**Source data:**
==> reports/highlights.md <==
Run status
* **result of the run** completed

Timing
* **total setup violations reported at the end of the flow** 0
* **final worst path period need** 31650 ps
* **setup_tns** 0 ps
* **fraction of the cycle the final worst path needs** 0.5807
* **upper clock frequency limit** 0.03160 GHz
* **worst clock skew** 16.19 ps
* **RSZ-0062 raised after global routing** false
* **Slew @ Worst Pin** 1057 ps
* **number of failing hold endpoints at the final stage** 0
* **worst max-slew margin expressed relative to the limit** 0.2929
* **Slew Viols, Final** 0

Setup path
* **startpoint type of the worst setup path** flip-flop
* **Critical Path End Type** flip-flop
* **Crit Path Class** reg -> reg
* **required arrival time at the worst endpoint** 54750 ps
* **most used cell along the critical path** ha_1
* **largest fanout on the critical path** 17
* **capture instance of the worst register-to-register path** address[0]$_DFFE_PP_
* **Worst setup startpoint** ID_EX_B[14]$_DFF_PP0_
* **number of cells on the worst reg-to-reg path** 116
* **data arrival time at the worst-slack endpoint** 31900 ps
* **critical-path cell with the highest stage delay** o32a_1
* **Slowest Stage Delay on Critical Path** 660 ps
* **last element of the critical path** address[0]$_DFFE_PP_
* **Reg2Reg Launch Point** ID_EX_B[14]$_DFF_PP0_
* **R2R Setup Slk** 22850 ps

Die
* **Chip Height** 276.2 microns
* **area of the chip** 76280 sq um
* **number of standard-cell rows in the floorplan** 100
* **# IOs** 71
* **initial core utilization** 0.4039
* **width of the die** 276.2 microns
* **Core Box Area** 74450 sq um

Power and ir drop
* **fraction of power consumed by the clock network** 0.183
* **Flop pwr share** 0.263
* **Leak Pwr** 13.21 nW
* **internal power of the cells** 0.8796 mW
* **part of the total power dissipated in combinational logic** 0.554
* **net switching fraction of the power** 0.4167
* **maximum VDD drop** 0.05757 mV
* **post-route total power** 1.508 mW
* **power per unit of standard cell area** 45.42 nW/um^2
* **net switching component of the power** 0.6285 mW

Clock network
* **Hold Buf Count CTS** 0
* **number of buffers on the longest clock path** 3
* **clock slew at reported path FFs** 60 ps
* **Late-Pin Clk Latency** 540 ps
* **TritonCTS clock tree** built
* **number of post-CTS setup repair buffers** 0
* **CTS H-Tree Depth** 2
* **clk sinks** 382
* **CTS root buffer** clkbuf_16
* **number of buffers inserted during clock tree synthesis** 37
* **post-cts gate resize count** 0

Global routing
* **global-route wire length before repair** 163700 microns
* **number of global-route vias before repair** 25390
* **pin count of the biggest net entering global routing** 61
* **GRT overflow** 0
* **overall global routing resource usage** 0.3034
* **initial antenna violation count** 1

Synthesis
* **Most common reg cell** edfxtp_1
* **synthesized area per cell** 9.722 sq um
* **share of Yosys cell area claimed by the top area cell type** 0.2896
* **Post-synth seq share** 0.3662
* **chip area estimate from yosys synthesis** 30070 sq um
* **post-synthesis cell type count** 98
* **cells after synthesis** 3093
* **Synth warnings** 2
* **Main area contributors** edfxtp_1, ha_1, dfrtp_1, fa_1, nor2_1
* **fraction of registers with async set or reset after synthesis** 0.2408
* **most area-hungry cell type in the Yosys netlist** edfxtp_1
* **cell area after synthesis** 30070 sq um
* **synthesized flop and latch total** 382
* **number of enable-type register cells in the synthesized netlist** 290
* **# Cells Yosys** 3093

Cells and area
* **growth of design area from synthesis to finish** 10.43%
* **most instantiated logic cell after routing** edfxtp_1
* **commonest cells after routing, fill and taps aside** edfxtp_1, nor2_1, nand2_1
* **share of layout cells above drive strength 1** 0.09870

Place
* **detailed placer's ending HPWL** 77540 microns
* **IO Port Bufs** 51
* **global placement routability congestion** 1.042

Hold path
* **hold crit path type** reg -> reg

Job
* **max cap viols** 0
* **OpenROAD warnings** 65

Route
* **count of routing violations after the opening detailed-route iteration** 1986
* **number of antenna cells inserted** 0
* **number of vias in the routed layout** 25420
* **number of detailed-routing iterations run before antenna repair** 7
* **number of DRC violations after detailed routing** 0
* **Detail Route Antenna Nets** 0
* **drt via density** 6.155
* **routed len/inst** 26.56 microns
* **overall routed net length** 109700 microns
module stopwatch_top#(parameter INPUT_FREQ = 100)
 (
    input wire clk,      
    input wire rst_n,
    input wire start,
    input wire stop,
    input wire reset,
    output wire [7:0] minutes,
    output wire [5:0] seconds,
    output wire [1:0] status
);
    wire clk_1hz;
    wire ce, sec_ovf;
    clk_divider #( .INPUT_FREQ(100) ) u_div (
        .clk(clk),
        .rst_n(rst_n),
        .clk_1hz(clk_1hz)
    );
    control_fsm u_fsm (
        .clk(clk_1hz), 
        .rst_n(rst_n), 
        .start(start), 
        .stop(stop), 
        .reset(reset),
        .status(status), 
        .count_enable(ce)
    );
    seconds_counter u_sec (
        .clk(clk_1hz), 
        .rst_n(rst_n), 
        .clear(reset), 
        .enable(ce),
        .count(seconds), 
        .overflow(sec_ovf)
    );
    minutes_counter u_min (
        .clk(clk_1hz), 
        .rst_n(rst_n), 
        .clear(reset), 
        .enable(sec_ovf), 
        .count(minutes)
    );
endmodule
$ cat ./run.sh
#!/bin/bash
# OpenROAD 26Q1-2900-gdf79404cd8, Yosys 0.63+post, stock flow scripts
make -C /OpenROAD-flow-scripts/flow DESIGN_CONFIG=/design/flow/config.mk WORK_HOME=/design/flow/orfs finish
$ cat ./config.mk
export PLATFORM = sky130hd
export DESIGN_NAME = stopwatch_top
export DESIGN_NICKNAME = stopwatch_top
export VERILOG_FILES = /design/flow/design.v
export SDC_FILE = /design/flow/constraint.sdc
export NUM_CORES = 4
export LEC_CHECK = 1
export CORE_UTILIZATION = 30
$ cat ./constraint.sdc
current_design stopwatch_top

set clk_period 6.9
set clk_io_pct 0.2

create_clock -name clk0 -period $clk_period [get_ports {clk}]

set non_clock_inputs [all_inputs -no_clocks]
set_input_delay [expr $clk_period * $clk_io_pct] -clock clk0 $non_clock_inputs
set_output_delay [expr $clk_period * $clk_io_pct] -clock clk0 [all_outputs]
==> flow/design.v <==
`timescale 1ns / 1ps
module clk_divider_1hz#(CLK_FREQ = 100_000_000)
    (
    input wire rst,
    input wire clk,
    output reg tick_1hz
    );
    reg [31:0] counter;
    always @(posedge clk or posedge rst) begin
      if(rst) begin
        counter <= 0;
        tick_1hz <= 0;
      end
      else begin
       if(counter == (CLK_FREQ - 1)) begin
         counter <= 0;
         tick_1hz <= 1;
       end
       else begin
         counter <= counter + 1;
         tick_1hz <= 0;
       end
      end
    end
endmodule
`timescale 1ns / 1ps
module traffic_light(
    input wire clk,
    input wire rst,
    output reg red,
    output reg green,
    output reg yellow
    );
    reg [1:0] state, next_state;
    reg [15:0] counter;
    localparam RED = 2'b00;
    localparam YELLOW = 2'b01;
    localparam GREEN = 2'b10;
    localparam RED_time = 50;
    localparam YELLOW_time = 10;
    localparam GREEN_time = 50;
    wire tick_1hz;
    clk_divider_1hz #(
        .CLK_FREQ(100_000_000) 
    ) clk_div_inst (
        .clk(clk),
        .rst(rst),
        .tick_1hz(tick_1hz)
    );
    always @(posedge clk or posedge rst) begin
      if(rst) begin
        state <= RED;
        counter <= 0;
      end 
      else begin
        state <= next_state;
        if (state != next_state)
          counter <= 0;
        else
          counter <= counter + 1;
      end
    end 
    always @(*) begin
      next_state = state;
      red = 0;
      green = 0;
      yellow = 0;
      case(state)
        RED: begin
              red = 1;
              if(counter >= RED_time)
               next_state = YELLOW;
             end
        YELLOW: begin
                 yellow = 1;
                 if(counter >= YELLOW_time)
                   next_state = GREEN;
                end     
        GREEN: begin
                green = 1;
                if(counter >= GREEN_time)
                  next_state = RED;
               end   
        default : next_state = RED;            
      endcase
    end
endmodule
`flow/run.sh`:
```
#!/bin/bash
# OpenROAD 26Q1-2900-gdf79404cd8, Yosys 0.63+post, stock flow scripts
make -C /OpenROAD-flow-scripts/flow DESIGN_CONFIG=/design/flow/config.mk WORK_HOME=/design/flow/orfs finish
```
`flow/config.mk`:
```
export PLATFORM = sky130hd
export DESIGN_NAME = digital_watch_fsm
export DESIGN_NICKNAME = digital_watch_fsm
export VERILOG_FILES = /design/flow/design.v
export SDC_FILE = /design/flow/constraint.sdc
export NUM_CORES = 4
export LEC_CHECK = 1
export CORE_UTILIZATION = 40
```
`flow/constraint.sdc`:
```
current_design digital_watch_fsm

set clk_period 9.6
set clk_io_pct 0.2

create_clock -name clk0 -period $clk_period [get_ports {clk}]

set non_clock_inputs [all_inputs -no_clocks]
set_input_delay [expr $clk_period * $clk_io_pct] -clock clk0 $non_clock_inputs
set_output_delay [expr $clk_period * $clk_io_pct] -clock clk0 [all_outputs]
```
`flow/design.v`:
```
module debounce
#(
    parameter CLK_FREQ = 100_000_000,
    parameter STABLE_TIME_MS = 20
)
(
    input  wire clk,
    input  wire reset,
    input  wire button_in,
    output wire button_out
);
    localparam integer COUNTER_MAX  = (CLK_FREQ / 1000) * STABLE_TIME_MS;
    localparam integer COUNTER_BITS = $clog2(COUNTER_MAX);
    reg [1:0] sync_regs;
    always @(posedge clk or posedge reset) begin
        if (reset)
            sync_regs <= 2'b00;
        else
            sync_regs <= {sync_regs[0], button_in};
    end
    wire synchronized_in = sync_regs[1];
    reg [COUNTER_BITS-1:0] debounce_counter = 0;
    reg debounced_state = 0;
    always @(posedge clk or posedge reset) begin
        if (reset) begin
            debounce_counter <= 0;
            debounced_state  <= 0;
        end else begin
            if (synchronized_in != debounced_state) begin
                if (debounce_counter >= COUNTER_MAX) begin
                    debounced_state  <= synchronized_in;
                    debounce_counter <= 0;
                end else begin
                    debounce_counter <= debounce_counter + 1;
                end
            end else begin
                debounce_counter <= 0;
            end
        end
    end
    reg prev_debounced_state = 0;
    always @(posedge clk or posedge reset) begin
        if (reset)
            prev_debounced_state <= 0;
        else
            prev_debounced_state <= debounced_state;
    end
    assign button_out = debounced_state && !prev_debounced_state;
endmodule  
`timescale 1ns / 1ps
module digital_watch_fsm
#(
    parameter CLK_FREQ = 100_000_000,      
    parameter LED_BLINK_RATE = 20_000_000  
)
(
    input  wire clk,
    input  wire reset,
    input  wire btn_mode,   
    input  wire btn_start,  
    input  wire btn_pause,  
    input  wire btn_lap,    
    input  wire btn_set,    
    output wire [6:0] seg,  
    output wire [7:0] an,   
    output wire led,
    output wire [13:0] led1,        
    output wire mode_led    
);
    localparam IDLE    = 2'b00;
    localparam RUNNING = 2'b01;
    localparam PAUSED  = 2'b10;
    localparam TIME_UP = 2'b11;
    reg [1:0] state, next_state;
    localparam MODE_STOPWATCH = 1'b0;
    localparam MODE_TIMER     = 1'b1;
    wire mode;  
    assign mode = btn_mode;   
    reg [5:0] minutes, seconds;
    reg [5:0] lap_minutes, lap_seconds;
    reg set_mode_active;
    reg set_field;  
    reg [5:0] set_minutes, set_seconds;
    reg [11:0] timer_preset_value;
    wire start_tick, pause_tick, lap_tick, set_tick;
    debounce #(.CLK_FREQ(CLK_FREQ)) db_start (.clk(clk), .reset(reset), .button_in(btn_start), .button_out(start_tick));
    debounce #(.CLK_FREQ(CLK_FREQ)) db_pause (.clk(clk), .reset(reset), .button_in(btn_pause), .button_out(pause_tick));
    debounce #(.CLK_FREQ(CLK_FREQ)) db_lap   (.clk(clk), .reset(reset), .button_in(btn_lap),   .button_out(lap_tick));
    debounce #(.CLK_FREQ(CLK_FREQ)) db_set   (.clk(clk), .reset(reset), .button_in(btn_set),   .button_out(set_tick));
    always @(posedge clk or posedge reset) begin
        if (reset)
            state <= IDLE;
        else
            state <= next_state;
    end
    always @(*) begin
        next_state = state;
        case (state)
            IDLE: begin
                if (start_tick && !set_mode_active)
                    next_state = RUNNING;
            end
            RUNNING: begin
                if (pause_tick)
                    next_state = PAUSED;
                else if (mode == MODE_TIMER && minutes == 0 && seconds == 0)
                    next_state = TIME_UP;
            end
            PAUSED: begin
                if (start_tick)
                    next_state = RUNNING;
            end
            TIME_UP: begin
                if (start_tick)
                    next_state = IDLE;
            end
        endcase
    end
    always @(posedge clk or posedge reset) begin
        if (reset) begin
            set_mode_active <= 1'b0;
            set_field <= 1'b0;
            set_minutes <= 6'd0;
            set_seconds <= 6'd0;
            timer_preset_value <= 12'd0;
        end
        else if (set_tick) begin
            if (~set_mode_active) begin
                set_minutes <= minutes;
                set_seconds <= seconds;
                set_field <= 1'b0;  
            end 
            else begin
                timer_preset_value <= (set_minutes * 60) + set_seconds;
            end
            set_mode_active <= ~set_mode_active;
        end
        else if (set_mode_active && lap_tick) begin
            set_field <= ~set_field;  
        end
        else if (set_mode_active) begin
            if (start_tick) begin
                if (set_field == 1'b0) begin
                    set_minutes <= (set_minutes == 59) ? 0 : set_minutes + 1'b1;
                end else begin
                    if (set_seconds == 59) begin
                        set_seconds <= 0;
                        set_minutes <= (set_minutes == 59) ? 0 : set_minutes + 1'b1;
                    end else begin
                        set_seconds <= set_seconds + 1'b1;
                    end
                end
            end
            else if (pause_tick) begin
                if (set_field == 1'b0) begin
                    set_minutes <= (set_minutes == 0) ? 59 : set_minutes - 1'b1;
                end else begin
                    if (set_seconds == 0) begin
                        set_seconds <= 59;
                        set_minutes <= (set_minutes == 0) ? 59 : set_minutes - 1'b1;
                    end else begin
                        set_seconds <= set_seconds - 1'b1;
                    end
                end
            end
        end
    end
    reg [26:0] one_sec_counter;
    wire one_sec_tick;
    always @(posedge clk or posedge reset) begin
        if (reset)
            one_sec_counter <= 0;
        else if (one_sec_counter == CLK_FREQ - 1)
            one_sec_counter <= 0;
        else
            one_sec_counter <= one_sec_counter + 1'b1;
    end
    assign one_sec_tick = (one_sec_counter == CLK_FREQ - 1);
    always @(posedge clk or posedge reset) begin
        if (reset) begin
            minutes <= 0;
            seconds <= 0;
        end
        else if (!set_mode_active && mode == MODE_TIMER && set_tick) begin
            minutes <= set_minutes;
            seconds <= set_seconds;
        end
        else if (state == IDLE && start_tick && mode == MODE_TIMER) begin
            minutes <= set_minutes;
            seconds <= set_seconds;
        end
        else if (state == RUNNING && one_sec_tick && !set_mode_active) begin
            if (mode == MODE_STOPWATCH) begin
                if (seconds == 59) begin
                    seconds <= 0;
                    minutes <= (minutes == 59) ? 0 : minutes + 1'b1;
                end else seconds <= seconds + 1'b1;
            end 
            else begin
                if (minutes == 0 && seconds == 0) begin
                    minutes <= 0;
                    seconds <= 0;
                end
                else if (seconds == 0) begin
                    seconds <= 59;
                    minutes <= minutes - 1'b1;
                end
                else seconds <= seconds - 1'b1;
            end
        end
    end
    always @(posedge clk or posedge reset) begin
        if (reset) begin
            lap_minutes <= 0;
            lap_seconds <= 0;
        end
        else if (lap_tick && mode == MODE_STOPWATCH && !set_mode_active) begin
            lap_minutes <= minutes;
            lap_seconds <= seconds;
        end
    end
    reg [24:0] blink_timer;
    reg led_reg;
    always @(posedge clk or posedge reset) begin
        if (reset) begin
            blink_timer <= 0;
            led_reg <= 0;
        end 
        else if (state == TIME_UP) begin
            if (blink_timer >= LED_BLINK_RATE) begin
                blink_timer <= 0;
                led_reg <= ~led_reg;
            end else blink_timer <= blink_timer + 1'b1;
        end 
        else begin
            blink_timer <= 0;
            led_reg <= 0;
        end
    end
    assign led = led_reg;
    assign led1[0] = led_reg;
    assign led1[1] = led_reg;
    assign led1[2] = led_reg;
    assign led1[3] = led_reg;
    assign led1[4] = led_reg;
    assign led1[5] = led_reg;
    assign led1[6] = led_reg;
    assign led1[7] = led_reg;
    assign led1[8] = led_reg;
    assign led1[9] = led_reg;
    assign led1[10] = led_reg;
    assign led1[11] = led_reg;
    assign led1[12] = led_reg;
    assign led1[13] = led_reg;
    assign mode_led = mode;   
    wire [3:0] sec_tens  = seconds / 10;
    wire [3:0] sec_units = seconds % 10;
    wire [3:0] min_tens  = minutes / 10;
    wire [3:0] min_units = minutes % 10;
    wire [3:0] lap_sec_tens  = lap_seconds / 10;
    wire [3:0] lap_sec_units = lap_seconds % 10;
    wire [3:0] lap_min_tens  = lap_minutes / 10;
    wire [3:0] lap_min_units = lap_minutes % 10;
    wire [3:0] set_sec_tens  = set_seconds / 10;
    wire [3:0] set_sec_units = set_seconds % 10;
    wire [3:0] set_min_tens  = set_minutes / 10;
    wire [3:0] set_min_units = set_minutes % 10;
    reg [18:0] refresh_counter;
    always @(posedge clk or posedge reset)
        if (reset) refresh_counter <= 0;
        else refresh_counter <= refresh_counter + 1'b1;
    wire [2:0] anode_selector = refresh_counter[18:16];
    wire blink_flag = refresh_counter[18];
    reg [7:0] current_anode;
    reg [3:0] data_to_display;
    reg [6:0] current_segments;
    localparam AN0 = 8'b11111110, AN1 = 8'b11111101, AN2 = 8'b11111011, AN3 = 8'b11110111,
               AN4 = 8'b11101111, AN5 = 8'b11011111, AN6 = 8'b10111111, AN7 = 8'b01111111;
    always @(*) begin
        current_anode = 8'b11111111;
        data_to_display = 4'hF;
        if (set_mode_active) begin
            case (anode_selector)
                3'd0: begin current_anode = AN0; data_to_display = (set_field && blink_flag) ? 4'hF : set_sec_units; end
                3'd1: begin current_anode = AN1; data_to_display = (set_field && blink_flag) ? 4'hF : set_sec_tens; end
                3'd2: begin current_anode = AN2; data_to_display = (!set_field && blink_flag) ? 4'hF : set_min_units; end
                3'd3: begin current_anode = AN3; data_to_display = (!set_field && blink_flag) ? 4'hF : set_min_tens; end
                default: ;
            endcase
        end else begin
            case (anode_selector)
                3'd0: begin 
                        current_anode = AN0; 
                        data_to_display = sec_units; 
                      end
                3'd1: begin 
                        current_anode = AN1; 
                        data_to_display = sec_tens; 
                      end
                3'd2: begin 
                        current_anode = AN2; 
                        data_to_display = min_units; 
                      end
                3'd3: begin 
                        current_anode = AN3; 
                        data_to_display = min_tens; 
                      end
                3'd4: begin 
                        current_anode = AN4; 
                        data_to_display = lap_sec_units; 
                      end
                3'd5: begin 
                        current_anode = AN5; 
                        data_to_display = lap_sec_tens; 
                      end
                3'd6: begin 
                        current_anode = AN6; 
                        data_to_display = lap_min_units; 
                      end
                3'd7: begin 
                        current_anode = AN7; 
                        data_to_display = lap_min_tens; 
                      end
            endcase
        end
    end
    always @(*) begin
        case (data_to_display)
            4'd0: current_segments = 7'b1000000;
            4'd1: current_segments = 7'b1111001;
            4'd2: current_segments = 7'b0100100;
            4'd3: current_segments = 7'b0110000;
            4'd4: current_segments = 7'b0011001;
            4'd5: current_segments = 7'b0010010;
            4'd6: current_segments = 7'b0000010;
            4'd7: current_segments = 7'b1111000;
            4'd8: current_segments = 7'b0000000;
            4'd9: current_segments = 7'b0010000;
            default: current_segments = 7'b1111111;
        endcase
    end
    assign seg = current_segments;
    assign an  = current_anode;
endmodule
```
==> results.cfg <==
; implementation run metrics
[job]
cap_violations = 0
tool_warnings = 50

[clock_network]
h-tree-depth = 1
cts_hold_buf = 0
clock_path_buffers = 3
numCtsBuffers = 25
post_cts_buffers = 0
clk_pin_slew_ns = 0.06
cts.sinks = 214
cts.repair.resized = 0
cts_tree = built
clk-insertion-delay-late_ns = 0.53
root_buffer = clkbuf_16

[route]
viasPerCell = 5.330
antenna_cells_inserted = 0
drcViolationCount = 0
vias = 9632
antenna_left = 0
wl_um = 26080
first_iter_violations = 574
detail_route.wl_per_cell_um = 14.43
dr.pass1.iters = 26

[pwr]
power_density_nw_per_um2 = 146.5
clock_power_share = 0.496
p_leak_nw = 6.007
seq_power_share = 0.447
p_switching_mw = 0.4594
peakVddDrop_v = 0.0001476
p_int_mw = 1.605
switching_share = 0.2225
pwr-share-comb = 0.057

[grt]
grt_pass1_vias = 8998
overflow = 0
grt_max_degree = 134
grt_antenna_before_repair = 0
grt_pass1_wl_um = 45090
grt_util_all_layers = 0.1716

[final_timing]
max_slew_margin = 0.4634
skew_ns = 0.009893
setup_viol = 0
rsz0062_at_grt = false
layout_setup_ws_ns = 1.696
fmax_ghz = 0.1265
worstMarginPinSlew_ns = 0.8049
min_period_over_period = 0.8234
drv_slew = 0
min_period_ns = 7.904
setup_tns_ns = 0
hold_viol_final = 0

[placement]
dpl_worst_slack_ns = 2.293
dp_hpwl_um = 17320
place_congestion = 0.8978
portBuffers = 37

[critical_path]
timing.rr.start = set_mode_active
critPathArrivalTime_ns = 5.98
cp_max_fo = 39
cp.required_ns = 7.68
r2r_end = minutes[3]
critical_path_class = reg2out
end_kind = output port
r2r_cells = 8
rrSetupSlack_ns = 6.67
crit_path_start_kind = flop

[synthesis]
synth.largest_area_cell = dfrtp_1
area_leaders = dfrtp_1 (42%), nor2_1 (5.9%), xor2_1 (5.3%), xnor2_1 (5.1%), ha_1 (3.6%)
synthesis.area_um2 = 12610
ys_cells = 1398
ys_seq_share = 0.4248
synth.distinct_cells = 91
synth_chip_area_um2 = 12610
yosysTopAreaCellShare = 0.4227
edf_count = 0
synth-main-ff-cell = dfrtp_1
synth-async-reset-ratio = 1.000
ys_warn_count = 2
synth_cells = 1398
synth-seq-cells = 214
syn_area_per_cell_um2 = 9.020

[die]
fp_util = 0.4090
ios = 38
rows = 64
die_x_um = 179.6
die_y_um = 179.6
core_area_um2 = 30830
die-area_um2 = 32240

[hold_path]
hold-path-endpoint = db_pause.sync_regs[1]
min_path_type = reg2reg
min_path_cells = 0
worstHoldStart = db_pause.sync_regs[0]

[layout]
regMostFlops = one_sec_counter
drive_gt1_frac = 0.07654
biggestRegsByFlops = one_sec_counter: 27 flops, blink_timer: 25 flops
fillers = 2845
area_growth_pct = 11.79
largest_reg_flops = 27

[status]
outcome = finished clean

**Exercise details:** Tally every line of the listing that holds the string "fraction", then give the number by itself.

**Result of the exercise:** 4